GERMANY – German high court smacks down ban on anti-abortion protests outside abortion clinics

The Federal Administrative Court in Leipzig, one of five federal supreme courts in Germany, ruled this month that blanket bans on “peaceful prayer gatherings” outside abortion clinics impinge upon the freedom of assembly guaranteed in the Basic Law for the Federal Republic of Germany 1949. The ruling was in response to a case initiated by a local chapter of 40 Days for Life, imitating the US movement of the same name, reversing a regional court decision last August.

In February 2023, Germany’s Federal Minister for Family Affairs Lisa Paus vowed to introduce legislation to stop anti-abortion activists from blocking access to abortion facilities nationally. She described the so-called “vigil protests” as “violations and unacceptable attacks on women’s extremely personal decision” and said: “The German government will counter this with legal measure.”

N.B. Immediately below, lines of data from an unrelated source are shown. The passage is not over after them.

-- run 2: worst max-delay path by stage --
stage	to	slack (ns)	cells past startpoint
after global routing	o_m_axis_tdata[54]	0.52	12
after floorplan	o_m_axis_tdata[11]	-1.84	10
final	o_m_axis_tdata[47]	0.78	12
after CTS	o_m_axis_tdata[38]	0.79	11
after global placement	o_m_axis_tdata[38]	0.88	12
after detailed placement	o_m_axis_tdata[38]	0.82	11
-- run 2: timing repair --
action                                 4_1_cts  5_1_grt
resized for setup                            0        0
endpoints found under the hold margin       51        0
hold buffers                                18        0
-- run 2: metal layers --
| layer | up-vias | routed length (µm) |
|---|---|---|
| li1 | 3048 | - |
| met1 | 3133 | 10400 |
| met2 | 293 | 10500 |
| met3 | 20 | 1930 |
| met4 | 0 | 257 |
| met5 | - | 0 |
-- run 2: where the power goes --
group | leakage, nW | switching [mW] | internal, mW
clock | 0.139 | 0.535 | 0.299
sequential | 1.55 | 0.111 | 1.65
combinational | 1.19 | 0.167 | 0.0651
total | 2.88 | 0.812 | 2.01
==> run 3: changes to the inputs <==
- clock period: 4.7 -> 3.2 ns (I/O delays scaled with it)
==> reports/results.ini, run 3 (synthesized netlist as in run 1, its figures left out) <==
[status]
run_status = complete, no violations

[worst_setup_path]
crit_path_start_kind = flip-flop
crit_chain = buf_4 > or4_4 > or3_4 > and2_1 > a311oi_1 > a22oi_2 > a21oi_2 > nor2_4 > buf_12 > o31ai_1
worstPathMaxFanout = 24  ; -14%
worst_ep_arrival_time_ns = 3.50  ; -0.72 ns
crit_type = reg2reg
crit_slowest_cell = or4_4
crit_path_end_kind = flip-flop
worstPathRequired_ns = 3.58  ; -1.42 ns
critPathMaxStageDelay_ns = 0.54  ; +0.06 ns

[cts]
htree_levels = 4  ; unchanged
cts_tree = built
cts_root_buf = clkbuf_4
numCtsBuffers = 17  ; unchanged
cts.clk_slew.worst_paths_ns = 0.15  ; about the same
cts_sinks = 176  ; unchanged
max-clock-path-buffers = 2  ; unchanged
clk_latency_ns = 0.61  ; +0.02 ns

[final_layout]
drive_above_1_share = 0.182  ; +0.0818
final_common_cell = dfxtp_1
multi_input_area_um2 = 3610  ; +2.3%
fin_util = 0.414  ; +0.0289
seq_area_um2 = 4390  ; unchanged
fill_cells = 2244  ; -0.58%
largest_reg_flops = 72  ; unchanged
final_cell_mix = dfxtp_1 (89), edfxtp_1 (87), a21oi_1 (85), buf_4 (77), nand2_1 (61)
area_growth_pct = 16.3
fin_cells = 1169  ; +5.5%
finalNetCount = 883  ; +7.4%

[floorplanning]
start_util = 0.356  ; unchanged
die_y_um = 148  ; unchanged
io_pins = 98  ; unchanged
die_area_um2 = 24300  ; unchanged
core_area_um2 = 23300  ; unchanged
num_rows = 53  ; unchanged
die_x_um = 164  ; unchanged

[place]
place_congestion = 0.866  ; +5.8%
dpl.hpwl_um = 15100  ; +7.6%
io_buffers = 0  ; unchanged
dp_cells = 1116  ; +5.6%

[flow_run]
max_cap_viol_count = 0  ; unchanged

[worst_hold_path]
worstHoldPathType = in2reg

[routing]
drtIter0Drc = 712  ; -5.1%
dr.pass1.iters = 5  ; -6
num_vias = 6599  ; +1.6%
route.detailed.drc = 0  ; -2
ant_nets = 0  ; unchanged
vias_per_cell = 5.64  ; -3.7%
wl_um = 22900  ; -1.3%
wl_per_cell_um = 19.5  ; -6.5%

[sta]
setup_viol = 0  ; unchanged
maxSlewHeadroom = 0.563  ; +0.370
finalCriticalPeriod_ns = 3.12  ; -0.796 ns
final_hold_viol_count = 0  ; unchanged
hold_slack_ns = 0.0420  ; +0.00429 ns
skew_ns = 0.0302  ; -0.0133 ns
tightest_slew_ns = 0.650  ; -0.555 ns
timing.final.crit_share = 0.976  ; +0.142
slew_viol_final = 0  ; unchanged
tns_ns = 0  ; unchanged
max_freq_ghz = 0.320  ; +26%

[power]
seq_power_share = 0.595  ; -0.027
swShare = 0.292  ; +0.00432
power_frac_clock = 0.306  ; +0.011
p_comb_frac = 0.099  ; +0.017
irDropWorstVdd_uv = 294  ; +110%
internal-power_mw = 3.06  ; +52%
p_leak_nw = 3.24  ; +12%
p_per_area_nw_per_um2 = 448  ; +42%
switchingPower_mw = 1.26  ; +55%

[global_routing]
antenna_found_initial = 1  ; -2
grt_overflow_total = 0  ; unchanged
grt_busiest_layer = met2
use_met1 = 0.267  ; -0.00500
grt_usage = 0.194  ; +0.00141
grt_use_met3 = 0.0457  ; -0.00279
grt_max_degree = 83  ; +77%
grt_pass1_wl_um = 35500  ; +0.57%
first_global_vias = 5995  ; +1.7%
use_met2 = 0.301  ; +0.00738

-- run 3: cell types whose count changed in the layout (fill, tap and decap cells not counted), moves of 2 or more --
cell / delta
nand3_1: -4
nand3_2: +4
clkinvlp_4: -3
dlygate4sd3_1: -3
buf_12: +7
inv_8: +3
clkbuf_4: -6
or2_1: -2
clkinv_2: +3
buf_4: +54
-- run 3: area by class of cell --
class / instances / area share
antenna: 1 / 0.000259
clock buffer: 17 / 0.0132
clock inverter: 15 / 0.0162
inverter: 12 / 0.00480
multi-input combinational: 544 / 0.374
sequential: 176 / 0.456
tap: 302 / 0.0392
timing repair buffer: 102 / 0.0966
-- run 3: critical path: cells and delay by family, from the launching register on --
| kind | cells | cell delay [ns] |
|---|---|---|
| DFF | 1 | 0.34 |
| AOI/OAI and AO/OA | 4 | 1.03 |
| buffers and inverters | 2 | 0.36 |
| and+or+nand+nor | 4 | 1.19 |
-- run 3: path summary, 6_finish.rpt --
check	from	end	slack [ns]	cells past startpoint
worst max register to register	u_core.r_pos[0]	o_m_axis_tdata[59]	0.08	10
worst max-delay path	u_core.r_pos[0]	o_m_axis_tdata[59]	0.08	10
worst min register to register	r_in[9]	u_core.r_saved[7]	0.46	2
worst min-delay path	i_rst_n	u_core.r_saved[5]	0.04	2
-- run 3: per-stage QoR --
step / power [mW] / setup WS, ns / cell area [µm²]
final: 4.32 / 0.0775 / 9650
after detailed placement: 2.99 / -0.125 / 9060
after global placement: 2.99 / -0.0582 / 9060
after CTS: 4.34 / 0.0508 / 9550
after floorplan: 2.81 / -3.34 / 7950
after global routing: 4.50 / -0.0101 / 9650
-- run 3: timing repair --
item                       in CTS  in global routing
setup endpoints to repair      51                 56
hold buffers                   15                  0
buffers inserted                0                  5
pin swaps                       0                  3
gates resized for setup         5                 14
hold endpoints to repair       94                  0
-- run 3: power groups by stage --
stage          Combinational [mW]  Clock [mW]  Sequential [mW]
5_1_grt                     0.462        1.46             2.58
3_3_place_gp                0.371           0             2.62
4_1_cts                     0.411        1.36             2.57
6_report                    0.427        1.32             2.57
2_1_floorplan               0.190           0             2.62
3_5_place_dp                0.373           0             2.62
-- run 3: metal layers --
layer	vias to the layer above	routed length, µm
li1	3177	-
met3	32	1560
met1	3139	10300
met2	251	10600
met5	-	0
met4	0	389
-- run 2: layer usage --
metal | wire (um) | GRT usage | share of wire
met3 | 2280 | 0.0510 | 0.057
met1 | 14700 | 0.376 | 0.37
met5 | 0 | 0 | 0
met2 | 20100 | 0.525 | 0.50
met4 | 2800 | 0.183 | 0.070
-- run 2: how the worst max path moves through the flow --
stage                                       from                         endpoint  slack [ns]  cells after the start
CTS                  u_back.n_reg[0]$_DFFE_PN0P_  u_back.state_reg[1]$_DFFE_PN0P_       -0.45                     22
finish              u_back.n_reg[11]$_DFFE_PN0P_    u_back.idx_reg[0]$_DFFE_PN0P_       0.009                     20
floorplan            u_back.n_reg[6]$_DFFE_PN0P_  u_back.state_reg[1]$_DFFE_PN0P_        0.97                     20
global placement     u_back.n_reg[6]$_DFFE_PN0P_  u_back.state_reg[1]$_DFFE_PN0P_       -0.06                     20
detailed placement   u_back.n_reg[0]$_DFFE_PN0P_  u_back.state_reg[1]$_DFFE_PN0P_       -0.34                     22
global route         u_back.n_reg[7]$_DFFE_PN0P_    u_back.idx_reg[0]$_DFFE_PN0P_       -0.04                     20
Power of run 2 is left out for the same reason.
$ cat src/design/i2cm_cfg.sv
// Configuration registers of the I2C register access master.
module i2cm_cfg (
    input  logic                                i_clk,
    input  logic                                i_rst_n,
    input  logic                                i_cfg_we,
    input  logic [i2cm_pkg::CFG_INDEX_W-1:0]    i_cfg_index,
    input  logic [i2cm_pkg::CFG_DATA_W-1:0]     i_cfg_wdata,
    output i2cm_pkg::t_cfg                      o_cfg
);

    i2cm_pkg::t_cfg r_cfg;

    always_ff @(posedge i_clk) begin
        if (!i_rst_n) begin
            r_cfg.device_address    <= i2cm_pkg::RST_DEVICE_ADDRESS;
            r_cfg.half_period_ticks <= i2cm_pkg::RST_HALF_PERIOD_TICKS;
            r_cfg.ack_timeout_ticks <= i2cm_pkg::RST_ACK_TIMEOUT_TICKS;
        end else if (i_cfg_we) begin
            unique case (i_cfg_index)
                i2cm_pkg::CFG_DEVICE_ADDRESS:    r_cfg.device_address    <= i_cfg_wdata[6:0];
                i2cm_pkg::CFG_HALF_PERIOD_TICKS: r_cfg.half_period_ticks <= i_cfg_wdata;
                i2cm_pkg::CFG_ACK_TIMEOUT_TICKS: r_cfg.ack_timeout_ticks <= i_cfg_wdata;
                default: ;
            endcase
        end
    end

    assign o_cfg = r_cfg;

endmodule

A legal measure was indeed introduced this month, but it does not sound as if it made clinic protests illegal. Instead, on 23 June 2023, Germany’s coalition government of the center-left — Social Democrats, Greens and neoliberal Free Democrats — pushed a motion through parliament  to scrap 219a. Paragraph 219a is in the criminal code and has its origins in Nazi-era social policy. It is one of the biggest hurdles to obtaining information on where to find an abortion in Germany. It stated that anyone who publicly “offers, announces [or] advertises” abortion services can face penalties of up to two years’ imprisonment or a fine”. Although a reform three years ago allowed doctors to state that they provide abortion on their websites, they were still banned from giving medical details. It seems that at least this bit of the law is finally gone.